To preface this question, I use Signal messaging app for voice, video and text. I understand that the content of all these messages are encrypted and no-one but the sender and recipient can see/hear this content. I should also say that I live in a country (Australia) where it is very easy for any authorities to obtain meta data of my communications, but quite difficult to obtain permission to attempt to view/listen to the content.
So I want to know what meta data my ISP can obtain regarding my communications over Signal. I have no doubt they can tell that I am using signal, that they see that I connect to a Signal server and that they can see when I send communications. They can probably tell if it is text or voice/video communications. I am okay with all of this. I also understand that I could hide much of this from my ISP if I used a VPN (but that is not the question I want to ask).
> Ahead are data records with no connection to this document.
`config.mk`:
```
export PLATFORM = sky130hd
export DESIGN_NAME = uba_csr_responder
export DESIGN_NICKNAME = d
export VERILOG_FILES = /design/src/rtl/uba_csr_responder.sv
export SDC_FILE = /design/constraint.sdc
export NUM_CORES = 1
export LEC_CHECK = 0
export CAP_MARGIN = 20
export CORE_ASPECT_RATIO = 1.5
export CORE_MARGIN = 2
export CORE_UTILIZATION = 55
export CTS_CLUSTER_DIAMETER = 30
export CTS_CLUSTER_SIZE = 40
export DETAILED_ROUTE_END_ITERATION = 16
export PLACE_DENSITY = 0.8
export SLEW_MARGIN = 0
export SYNTH_ARGS = -nofsm -noshare
export SYNTH_HDL_FRONTEND = slang
export SYNTH_SLANG_ARGS = --single-unit
```
`constraint.sdc`:
```
create_clock -name clk -period 2.4 [get_ports clk]
set_input_delay 0.24 -clock clk [delete_from_list [all_inputs] [get_ports clk]]
set_output_delay 0.24 -clock clk [all_outputs]
set_load 0.005 [all_outputs]
```
`src/rtl/uba_csr_responder.sv`:
```
// uba_csr_responder
//   Target for KS10 backplane cycles that the arbiter has granted. It decodes
//   the arbiter address word and matches it against one Unibus-style
//   register bank. It then inserts WAITS wait states and returns a one-cycle
//   acknowledge together with the read data.
//
//   Bit numbering: the port descriptions use KS10 numbering, where bit 0 is
//   the MSB and bit 35 is the LSB. The vectors here are declared [35:0], so
//   KS10 bit b corresponds to index [35-b]:
//     READ  KS2  -> [33]   WRITE KS5 -> [30]   IO KS8 -> [27]
//     ctrl  KS14:17 -> [21:18]   address KS18:35 -> [17:0]
//     index KS33:34 -> [2:1]     odd byte KS35 -> [0]
//
//   Register map (index):
//     0 CSR      18-bit R/W in the low half, upper half reads 0
//     1,2 scratch 36-bit R/W
//     3 counter  36-bit, free-running, a write loads it
//
//   Optional build macro UBA_CSR_INTR_EN
//     Adds the devINTR output, which is IE (CSR 0o100) & DONE (CSR 0o200).
//     When the counter wraps, DONE is set in hardware.
//
//   Ports:
//     clk       system clock
//     rst_n     asynchronous active-low reset
//     busREQI   arbiter request, held until acknowledged
//     busACKO   one-cycle acknowledge
//     busADDRI  arbiter address word
//     busDATAI  write data
//     busDATAO  read data, zero whenever busACKO is low
//     devINTR   interrupt request (only with UBA_CSR_INTR_EN)
//
//   BASEADDR must be 8-byte aligned. Its low three bits are not compared.

module uba_csr_responder #(
    parameter logic [3:0]  CTRL     = 4'd3,
    parameter logic [17:0] BASEADDR = 18'o763100,
    parameter logic [3:0]  WAITS    = 4'd2
) (
    input  logic        clk,
    input  logic        rst_n,
    input  logic        busREQI,
    output logic        busACKO,
    input  logic [35:0] busADDRI,
    input  logic [35:0] busDATAI,
    output logic [35:0] busDATAO
`ifdef UBA_CSR_INTR_EN
    ,
    output logic        devINTR
`endif
);

    localparam logic [1:0] S_IDLE = 2'd0;
    localparam logic [1:0] S_WAIT = 2'd1;
    localparam logic [1:0] S_ACK  = 2'd2;
    localparam logic [1:0] S_DONE = 2'd3;

    localparam logic [1:0] IDX_CSR = 2'd0;
    localparam logic [1:0] IDX_SC1 = 2'd1;
    localparam logic [1:0] IDX_SC2 = 2'd2;
    localparam logic [1:0] IDX_CNT = 2'd3;

    logic [1:0]  state_q, state_d;
    logic [3:0]  wcnt_q, wcnt_d;
    logic [1:0]  idx_q;
    logic        rd_q, wr_q;
    logic [35:0] wdata_q;

    logic [17:0] csr_q, csr_d;
    logic [35:0] scr1_q, scr2_q;
    logic [35:0] cnt_q, cnt_d;

    logic        hit;
    logic        capture;
    logic        commit;
    logic [35:0] rdata;

    // Address decode. The controller number, the bank base and an even byte
    // address must all match, and the cycle must be an IO cycle.
    assign hit = busADDRI[27]
               & (busADDRI[21:18] == CTRL)
               & (busADDRI[17:3] == BASEADDR[17:3])
               & ~busADDRI[0];

    assign capture = (state_q == S_IDLE) & busREQI & hit;
    assign commit  = (state_q == S_ACK) & wr_q;

    // These address-word bits carry nothing this target decodes.
    logic unused_addr_bits;
    assign unused_addr_bits = ^{busADDRI[35:34], busADDRI[32:31],
                                busADDRI[29:28], busADDRI[26:22]};

    always_comb begin
        state_d = state_q;
        wcnt_d  = wcnt_q;
        case (state_q)
            S_IDLE: begin
                if (capture) begin
                    wcnt_d  = WAITS;
                    state_d = (WAITS == 4'd0) ? S_ACK : S_WAIT;
                end
            end
            S_WAIT: begin
                if (wcnt_q <= 4'd1) begin
                    wcnt_d  = '0;
                    state_d = S_ACK;
                end else begin
                    wcnt_d = wcnt_q - 4'd1;
                end
            end
            S_ACK: begin
                state_d = S_DONE;
            end
            S_DONE: begin
                // The request must drop before a new cycle can start, so a
                // request that is still held cannot trigger a second one.
                if (!busREQI) begin
                    state_d = S_IDLE;
                end
            end
            default: begin
                state_d = S_IDLE;
            end
        endcase
    end

    always_ff @(posedge clk or negedge rst_n) begin
        if (!rst_n) begin
            state_q <= S_IDLE;
            wcnt_q  <= '0;
        end else begin
            state_q <= state_d;
            wcnt_q  <= wcnt_d;
        end
    end

    // The request is captured once. busADDRI and busDATAI are ignored for
    // the rest of the cycle.
    always_ff @(posedge clk or negedge rst_n) begin
        if (!rst_n) begin
            idx_q   <= '0;
            rd_q    <= 1'b0;
            wr_q    <= 1'b0;
            wdata_q <= '0;
        end else if (capture) begin
            idx_q   <= busADDRI[2:1];
            rd_q    <= busADDRI[33];
            wr_q    <= busADDRI[30];
            wdata_q <= busDATAI;
        end
    end

    // The counter always increments. A write in the same cycle takes
    // priority over the increment.
    always_comb begin
        if (commit && (idx_q == IDX_CNT)) begin
            cnt_d = wdata_q;
        end else begin
            cnt_d = cnt_q + 36'd1;
        end
    end

`ifdef UBA_CSR_INTR_EN
    logic cnt_wrap;
    assign cnt_wrap = ~(commit && (idx_q == IDX_CNT)) & (&cnt_q);
`endif

    always_comb begin
        csr_d = csr_q;
        if (commit && (idx_q == IDX_CSR)) begin
            csr_d = wdata_q[17:0];
        end
`ifdef UBA_CSR_INTR_EN
        // A wrap in the same cycle as a software write leaves DONE set.
        if (cnt_wrap) begin
            csr_d[7] = 1'b1;
        end
`endif
    end

    always_ff @(posedge clk or negedge rst_n) begin
        if (!rst_n) begin
            csr_q  <= '0;
            scr1_q <= '0;
            scr2_q <= '0;
            cnt_q  <= '0;
        end else begin
            csr_q <= csr_d;
            cnt_q <= cnt_d;
            if (commit && (idx_q == IDX_SC1)) begin
                scr1_q <= wdata_q;
            end
            if (commit && (idx_q == IDX_SC2)) begin
                scr2_q <= wdata_q;
            end
        end
    end

`ifdef UBA_CSR_INTR_EN
    logic intr_q;
    always_ff @(posedge clk or negedge rst_n) begin
        if (!rst_n) begin
            intr_q <= 1'b0;
        end else begin
            intr_q <= csr_q[6] & csr_q[7];
        end
    end
    assign devINTR = intr_q;
`endif

    always_comb begin
        case (idx_q)
            IDX_CSR: rdata = {18'b0, csr_q};
            IDX_SC1: rdata = scr1_q;
            IDX_SC2: rdata = scr2_q;
            default: rdata = cnt_q;
        endcase
    end

    // The register values read here are the pre-write contents. A
    // read-modify-write therefore returns the old value.
    assign busACKO  = (state_q == S_ACK);
    assign busDATAO = (busACKO && rd_q) ? rdata : '0;

endmodule

```
* Word-level counts from Yosys, hierarchy flattened *
Index checks and enable logic that the tools add are counted.
W data, S select, Z words.

operators by class
  add/subtract/negate cells = 2
  $lt $le $gt $ge = 1
  eq/ne operators = 11
  multiplexer cells = 10
  bitwise operators = 7
  reduce and logical (&&, ||, !) cells = 10

operators with widths
  operator                 count
  $pmux W36 S3             1
  $mux W36                 2
  $add A36 B1 Y36 const B  1
  $eq A15 B15 Y1 const B   1
  $eq A2 B2 Y1 const B     4
  $mux W4                  2
  $pmux W2 S4              1
  $pmux W4 S2              1
  $and A1 B1 Y1            6
  $mux W2                  3
  $ne A2 B2 Y1 const B     3
  $logic_and A1 B1 Y1      5
  $eq A2 B1 Y1 const B     2
  $eq A4 B2 Y1 const B     1
  $le A4 B1 Y1 const B     1
  $logic_not A2 Y1         2
  $sub A4 B1 Y4 const B    1
  $reduce_and A3 Y1        1
  $reduce_and A2 Y1        1
  $reduce_bool A2 Y1       1
  $not A1 Y1               1

storage, ports and cells
  register bits after elaboration = 172
  input bits = 75
  output and inout port bits = 37
  word-level logic and storage cells = 51

* Longest topological paths before layout *
  word-level depth = 7
  mapped depth = 9
  gate-level depth less buffers = 7

* Worst setup path before layout *
Ideal clock, no wire load.

  kind = register -> register
  start point = register state_q[0]
  end point = register state_q[1]
  setup time = 127 ps
  arrival time = 1997 ps
  slack = 276 ps
  stages on the path, launching flop included = 8
  path buffers = 0
  clock period less this slack = 2124 ps
  path through = dfrtp_1 inv_1 ha_1 nand4b_1 nor4_4 nand2_2 a222oi_1 mux2_1

on the way
  word-level cells in the longest chain between the ends = 5
  elaborated cells between the ends (all ways) = 11
  classes of those cells = eq/ne (6); mux (1); bitwise (2); reduce/logical (2)

RTL lines
  element                             line    text
  from (decl)                         63      logic [1:0] state_q, state_d;
  from (signal assigned)              132     state_q <= state_d;
  $logic_not A2 Y1                    85, 96
  $and A1 B1 Y1 (2 in a row)          85      assign capture = (state_q == S_IDLE) & busREQI & hit;
  $ne A2 B2 Y1 (no source line)       -
  $reduce_and A3 Y1 (no source line)  -

Several ways; a longest one is shown, not always the timed one.
A chain may end at the register's enable or synchronous reset.

* Final worst setup path *
  start point = register idx_q[0]
  end point = output port busDATAO[0]

on the way
  word-level cells in the longest chain between the ends = 3
  elaborated cells between the ends (all ways) = 5
  classes of those cells = eq/ne (2); mux (2); reduce/logical (1)

RTL lines
  element                               line  text
  from (decl)                           65    logic [1:0] idx_q;
  from (signal assigned)                146   idx_q <= busADDRI[2:1];
  $eq A2 B2 Y1 (tied with other cells)  212   case (idx_q)
  $pmux W36 S3 (*)                      212
  $mux W36 (*)                          223   assign busDATAO = (busACKO && rd_q) ? rdata : '0;
  to (decl)                             46    output logic [35:0] busDATAO

Every way passes the cells marked *; elsewhere a longest branch is shown, timed or not.

==> reports/results.tsv <==
metric	value	unit
grt_max_degree	65	
critPathCaptureType	primary output	
cp.depth	4	
tightest_slew	0.600	ns
finalCriticalPeriod	2.41	ns
synthCells	733	
grt_pass1_wl	32200	um
clock_latency	0.43	ns
reg2reg_setup_slack	0.16	ns
criticalPathCategory	reg -> out	
rsz0062_at_grt	yes	
yosysSeqAreaShare	52.4	%
violations	setup timing	
antenna_found_initial	1	
cts_made_buffers	17	
die_area	15900	um^2
synth_edf_count	0	
ys.flop_type	dfrtp_1	
routed_wl	19600	um
grt_usage	25.4	%
fp.dieW	104	um
cp.arrival	2.17	ns
gp_congestion	0.816	
maxCapViolations	0	
cts.clk_slew.worst_paths	0.07	ns
wire_per_inst	18.5	um
worst-path-buf-inv	2	
timing.rr.end	state_q[1]$_DFFE_PN0P_	
syn_to_final_growth	25.3	%
crit_family	buffers and inverters	
synth_warnings	0	
num_rows	54	
slowest_delay	0.53	ns
async_reset_ff_share	100	%
drive_gt1_share	24.4	%
start_util	56.2	%
synthDistinctLibCells	47	
syn_area	8210	um^2
multi_input_area	3760	um^2
ir_drop	0.399	mV
syn-num-nets	816	
drc	0	
critPathRequiredTime	2.16	ns
grt_overflow	0	
final_util	70.5	%
power_density	613	nW/um^2
timing.fmax	415	MHz
fin_nets	932	
finalSetupViolations	3	
avgSynthCellArea	11.2	um^2
first_iter_violations	300	
worst_slack	-0.00936	ns
reg2reg_from	state_q[1]$_DFFE_PN0P_	
crit_start	idx_q[0]$_DFFE_PN0P_	
vias	6052	
period_share	100	%
ctsRootBufferMaster	clkbuf_16	
reg2reg_depth	7	
synth_seq_cells	172	
htreeDepth	4	
cts_tree	done	
clock_path_buffers	2	
finalHoldViolations	0	
fin_hold_ws	0.335	ns
regArea	4310	um^2
grt_pass1_vias	6396	
p_leak	0.00504	uW
crit_chain	buf_4 > mux4_2 > nor2b_1 > clkdlybuf4s50_1	
io-pin-count	112	
slew_headroom	60.0	%
crit_path_start_kind	flop	
min_path_type	in -> reg	
drt-vias-per-instance	5.71	
finalMaxSlewViolations	0	
core-area	14600	um^2
crit_end	busDATAO[0]	
die_h	154	um
fin_skew	0.0130	ns
detail-route-antenna-nets	0	
cts.sinks	172	
path_max_fanout	6	
fill_cells	1051	
status	finished, violations left	
first_pass_iters	5	
critical-path-slowest-cell	mux4_2	
port_buffers	100	
dp_hpwl	12700	um
[per-layer routing]
layer | vias to the layer above | global-route usage (%) | share of wire, %
li1 | 2783 | - | -
met1 | 3085 | 29.5 | 39
met2 | 153 | 46.4 | 55
met3 | 31 | 5.43 | 4.3
met4 | 0 | 9.01 | 1.9
met5 | - | 0 | 0
[layout by cell type, fill, tap and decap left out, drive strengths merged, types with 2 or more instances in the layout]
master / Yosys / layout
clkinvlp: 0 / 2
or4: 2 / 2
buf: 8 / 34
mux4: 18 / 18
xnor2: 7 / 7
nor4: 3 / 3
nand3: 15 / 15
a22oi: 18 / 18
dfrtp: 172 / 172
clkbuf: 30 / 20
dlygate4sd2: 0 / 10
or3: 2 / 2
nand4b: 3 / 3
o21ai: 5 / 5
a31oi: 3 / 3
clkinv: 0 / 6
mux2: 110 / 110
nor2b: 19 / 19
nor3: 5 / 5
clkdlybuf4s50: 0 / 82
ha: 8 / 8
dlymetal6s2s: 0 / 7
xor2: 24 / 24
and3: 7 / 7
inv: 8 / 12
nand2: 136 / 136
nor2: 65 / 65
nand4: 17 / 17
a21oi: 32 / 32
[stage by stage]
stage	area, um^2	setup TNS [ns]	setup slack [ns]	instances	power [uW]
final	10300	-0.0168	-0.00936	1059	6300
after global routing	10300	-1.33	-0.0777	1059	6530
after CTS	10200	-0.0231	-0.0157	1054	6320
after detailed placement	9560	-0.0602	-0.0602	1019	3620
after global placement	9560	0	0.0760	1019	3560
after floorplan	8210	0	0.276	733	3320
[report_power, final]
part           internal [uW]  total, uW  switching [uW]  leakage (uW)
clock network           1510       2690            1190      0.000282
registers               2950       3010            59.8       0.00238
logic                    308        600             291       0.00238
total                   4760       6300            1540       0.00504
[cells in the mapped netlist (2+ instances only)]
| master | n | area share (%) |
|---|---|---|
| ha_1 | 8 | 1.2 |
| nor2_1 | 64 | 2.9 |
| nand4_1 | 17 | 1.3 |
| mux2_2 | 109 | 15 |
| nor2b_1 | 19 | 1.4 |
| inv_1 | 8 | 0.37 |
| mux4_2 | 18 | 4.9 |
| nand3_1 | 15 | 0.91 |
| nor3_2 | 2 | 0.24 |
| buf_2 | 6 | 0.37 |
| a21oi_1 | 32 | 2.0 |
| and3_1 | 7 | 0.53 |
| nor3_1 | 3 | 0.18 |
| xor2_1 | 24 | 2.6 |
| nand4b_1 | 3 | 0.32 |
| buf_1 | 2 | 0.091 |
| xnor2_1 | 7 | 0.75 |
| clkbuf_1 | 30 | 1.4 |
| dfrtp_1 | 172 | 52 |
| or3_1 | 2 | 0.15 |
| nand2_1 | 135 | 6.2 |
| a31oi_1 | 3 | 0.23 |
| or4_1 | 2 | 0.18 |
| o21ai_0 | 5 | 0.30 |
| a22oi_1 | 18 | 1.6 |
[flip-flops by register name, summed over array words and instances (netlist names)]
signal,flops
cnt_q,36
scr1_q,36
scr2_q,36
wdata_q,36
csr_q,18
wcnt_q,4
idx_q,2
state_q,2
rd_q,1
wr_q,1
[area by class of cell]
| cell class | count | area share [%] |
|---|---|---|
| diodes | 1 | 0.0243 |
| clock buffers | 19 | 4.40 |
| clock inverters | 13 | 1.28 |
| inverters | 8 | 0.292 |
| multi-input cells | 515 | 36.6 |
| flip-flops and latches | 172 | 41.9 |
| well taps | 196 | 2.38 |
| repair buffers | 135 | 13.2 |
[worst min-delay path, stage by stage]
cell	delay [ns]
clkdlybuf4s50_1	0.39
nand2_1	0.05
nand2_1	0.04
[worst min-delay path by stage]
stage / from / to / slack (ns) / depth (start not counted)
final: busDATAI[25] / wdata_q[25]$_DFFE_PN0P_ / 0.34 / 3
after global routing: busDATAI[25] / wdata_q[25]$_DFFE_PN0P_ / 0.34 / 3
after CTS: busDATAI[25] / wdata_q[25]$_DFFE_PN0P_ / 0.33 / 3
after detailed placement: rst_n / wcnt_q[3]$_DFFE_PN0P_ / 0.27 / 1
after global placement: rst_n / wcnt_q[0]$_DFFE_PN0P_ / 0.26 / 1
after floorplan: rst_n / cnt_q[0]$_DFF_PN0_ / -0.06 / 0
[timing repair]
item / CTS / global route
resized for setup: 18 / 18
setup endpoints to repair: 36 / 29
endpoints found under the hold margin: 61 / 0
buffers inserted: 2 / 2
hold buffers: 1 / 0
pin swaps: 0 / 3
gates cloned: 0 / 2
[cells by family (layout without fill, tap and decap cells)]
family          Yosys count  count (layout)  synth area share, %
compound gates           67              67                 5.08
xor+xnor                 31              31                 3.31
other cells               0               1                    0
fa+ha+maj                 8               8                 1.22
simple gates            280             280                 15.6
mux                     129             129                 20.1
flops                   172             172                 52.4
buf+inv                  46             175                 2.19
Note: power is estimated with default switching activity, not from simulation.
My question is, what else can my ISP see? Particularly, is there anything in the metadata that they have access to that would let them know who I am communicating with (or which IP address I am communicating with). Does any of the data flow directly from my device to the recipients device without going through a Signal server? Or does it go through a Signal server, but has some unencrypted information that would give away the recipient?
In the Australian context, ISPs are required to store all metadata for a period of 2 years, so I would imagine a persistent investigator could match details about volume of data flowing out of one device with the amount of data flowing into another device and have fairly clear evidence of who is communicating with who (ie. traffic analysis attack). This would be particularly obvious for voice and video calls which are always synchronous. For text messages, they may be held at the server for delivery later, in the case where a device is off or out of range.